Serialization is not the hard part.

The semweb community was obsessed with ontologies and OWL and schemas and
taxonomies. If we can just break the problem down enough, the logic went, then
systems will be able to infer new data about the world. But it never worked
out that way.

Eventually you just have to write some code. If you have to write code anyway,
all the taxonomies and RDF in the world aren't helpful (indeed, they're almost
certainly the least efficient way to model the problem). You just scrape the
pieces of knowledge out of whatever JSON, HTML, or whatever else and glue them
together with the code. You don't need the all-knowing semantic web, you just
need a .csv of whatever tiny piece of it you care about.

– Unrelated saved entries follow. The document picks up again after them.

run A:
==> flow/design.v (excerpt) <==
module comp_mult_top #(
parameter NO_MULT   = 4     ,  
parameter APB_BADDR = 0     ,  
parameter SYS_AW    = 16    ,  
parameter REG_DW    = 16       
)(
input                    clk         ,  
input                    rst_n       ,  
input      [ SYS_AW-1:0] apb_paddr   ,  
input                    apb_psel    ,  
input                    apb_penable ,  
input                    apb_pwrite  ,  
input      [REG_DW -1:0] apb_pwdata  ,  
output                   apb_pready  ,  
output reg [REG_DW -1:0] apb_prdata  ,  
output reg               apb_pslverr ,  
output reg               mem_ce      ,  
output reg               mem_we      ,  
output reg [SYS_AW -1:0] mem_addr    ,  
output reg [     8 -1:0] mem_wr_data ,  
input      [     8 -1:0] mem_rd_data    
);
clock: 8.58 ns
lec_check: 0
cap_margin: 40
core_margin: 2
core_utilization: 66
cts_cluster_diameter: 29
setup_slack_margin: 1.24
slew_margin: 20
run.sh (not shown) runs the stock make flow with config.mk's settings and CLKGATE_MAP_FILE=.
The final layout from run A, which completed every stage, passed the timing, DRC and antenna checks at the end of the flow.
Modified inputs, run B compared to run A
# run A
export LEC_CHECK = 0
export CAP_MARGIN = 40
export CORE_MARGIN = 2
export CORE_UTILIZATION = 66
export CTS_CLUSTER_DIAMETER = 29
export SETUP_SLACK_MARGIN = 1.24
export SLEW_MARGIN = 20
create_clock -name core_clock -period 8.58 [get_ports {clk}]
# run B
export LEC_CHECK = 0
export CAP_MARGIN = 20
export CORE_MARGIN = 2
export CORE_UTILIZATION = 40
export SLEW_MARGIN = 20
create_clock -name core_clock -period 11.4 [get_ports {clk}]
Run B finished all stages; the layout is clean.
Delta(count of non-filler cells in the finished layout, run B - run A) > 0
Higher register-to-register slack goes to run B over run A.
Run B ended with less power density over cell area than run A.
Run B ends up with a total global routing track utilization that is 14 points lower than in run A.
Total count of hold-check failures in the final report: run A vs run B identical
Run B: initial antenna violation count is 1 lower than what run A reported.
Lower arrival time reported for the critical path endpoint was reported by run A, not run B.
## Diff of input files: run C against run B
# run B
export LEC_CHECK = 0
export CAP_MARGIN = 20
export CORE_MARGIN = 2
export CORE_UTILIZATION = 40
export SLEW_MARGIN = 20
create_clock -name core_clock -period 11.4 [get_ports {clk}]
# run C
export LEC_CHECK = 0
export CAP_MARGIN = 20
export CORE_MARGIN = 2
export CORE_UTILIZATION = 40
export SLEW_MARGIN = 20
create_clock -name core_clock -period 9.39 [get_ports {clk}]
==> comparison <==
Run C ran to completion and came out clean on the timing, DRC and antenna checks.
Non-clock buffer count (higher): run C
Reported for run C and run B, final routed DRC violation total turned out identical to the last digit.
On area of the multi-input gates, run C and run B are basically level.
Diff run B..run C | gate count after technology mapping | unchanged
Summary: power, run C worse than run B
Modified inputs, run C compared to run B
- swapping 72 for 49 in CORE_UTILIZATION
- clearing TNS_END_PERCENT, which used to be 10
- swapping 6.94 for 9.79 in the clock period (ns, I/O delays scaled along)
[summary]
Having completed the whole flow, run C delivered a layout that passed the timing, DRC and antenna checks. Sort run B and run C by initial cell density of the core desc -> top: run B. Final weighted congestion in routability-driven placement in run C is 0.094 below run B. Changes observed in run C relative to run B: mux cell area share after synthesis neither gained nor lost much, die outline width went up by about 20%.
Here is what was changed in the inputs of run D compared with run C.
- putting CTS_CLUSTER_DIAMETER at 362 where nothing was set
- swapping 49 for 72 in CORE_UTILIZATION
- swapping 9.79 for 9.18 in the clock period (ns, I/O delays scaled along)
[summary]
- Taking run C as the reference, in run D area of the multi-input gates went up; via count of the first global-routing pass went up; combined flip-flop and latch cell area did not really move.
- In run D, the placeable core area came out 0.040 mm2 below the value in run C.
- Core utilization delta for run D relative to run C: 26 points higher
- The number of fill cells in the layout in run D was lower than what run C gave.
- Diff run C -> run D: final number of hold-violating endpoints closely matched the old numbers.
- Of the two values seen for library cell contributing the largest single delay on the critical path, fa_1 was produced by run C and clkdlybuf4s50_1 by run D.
## job 9025
==> flow/design.v (excerpt) <==
module alu #(
    parameter INT_W  = 4,
    parameter FRAC_W = 6,
    parameter INST_W = 4,
    parameter DATA_W = INT_W + FRAC_W
)(
    input                     i_clk,
    input                     i_rst_n,
    input                     i_valid,
    input signed [DATA_W-1:0] i_data_a,
    input signed [DATA_W-1:0] i_data_b,
    input        [INST_W-1:0] i_inst,
    output                    o_valid,
    output       [DATA_W-1:0] o_data
);
Size in the first run: roughly 1200 cells after synthesis, roughly 11 flip-flops, ~38 I/O pins.
clock: 6.89 ns
lec_check: 0
cap_margin: 20
core_aspect_ratio: 0.88
core_margin: 2
core_utilization: 72
cts_cluster_diameter: 339
cts_cluster_size: 36
gpl_timing_driven: 1
max_routing_layer: met5
place_density: 0.67
slew_margin: 20
tns_end_percent: 35
run.sh (not shown) runs the stock make flow with config.mk's settings and CLKGATE_MAP_FILE=.
Job 9025 did not finish; a tool error ended it in global routing (5_1_grt).
> inputs changed (job 9025 -> job 1365)
- a change of TNS_END_PERCENT from 35 to 50
- a deleted CTS_CLUSTER_DIAMETER that had been 339
- a change of the clock period (ns, I/O delays scaled along) from 6.89 to 10.2
Results
- Job 1365: flow completed, timing, DRC and antenna clean
- There was hardly any difference in chip width between job 9025 and job 1365.
- In the metrics for job 9025 and job 1365, the one carrying the higher number of resized instances in the post-cts repair step is job 9025.
- Re post-synthesis area per instance: no difference whatsoever between job 1365 and job 9025.
- Any difference in deepest level of the CTS H-tree between job 1365 and job 9025 is small enough to ignore.
- From job 9025 to job 1365 the numbers moved as follows: area of the chip flat; number of setup buffers added after CTS down 16; post-place setup slack up 2.30 ns; placed instance area down 12%.
Edits applied to the flow inputs when going from job 1365 to job 351:
- CORE_ASPECT_RATIO removed (was 0.88)
- PLACE_DENSITY removed (was 0.67)
- CTS_CLUSTER_SIZE changed from 36 to 40
- CORE_UTILIZATION changed from 72 to 65
- CAP_MARGIN changed from 20 to 15
- the clock period (ns, I/O delays scaled along) changed from 10.2 to 8.17
[summary]
Job 1365 completed; timing, DRC and antenna clean
Job 351 ran in full, but the layout does not pass; the checks complain about negative setup slack.
Utilization job 1365 -> job 351: up
Job 351 against job 1365: area growth from synthesis to layout up 23 points; number of cells in the design after placement shows an increase of 161.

I have a distinct memory of trying to sell someone on the startup I was
working on, a SPARQL database. I was pitching RDF as a way to model the
problem, but eventually the person I was pitching just said "well, we can just
outsource the scraping to our eastern european devs and put it all in one big
table." I had a kind of "oh my" moment where I realized that the startup was
never going to work: in the real world, you just write code and move on.
Taking part in the great semantic knowledge base of the world doesn't matter
and isn't needed.

The other end of semweb, the "machine-readable web", more or less came to
pass. schema.org, opengraph, and that sort of thing did 99% of what the semweb
community wanted at 5% of the effort. The fact that all of that data is not in
one giant database doesn't really matter to anyone; you rarely care about more
than 2 or 3 web pages at once.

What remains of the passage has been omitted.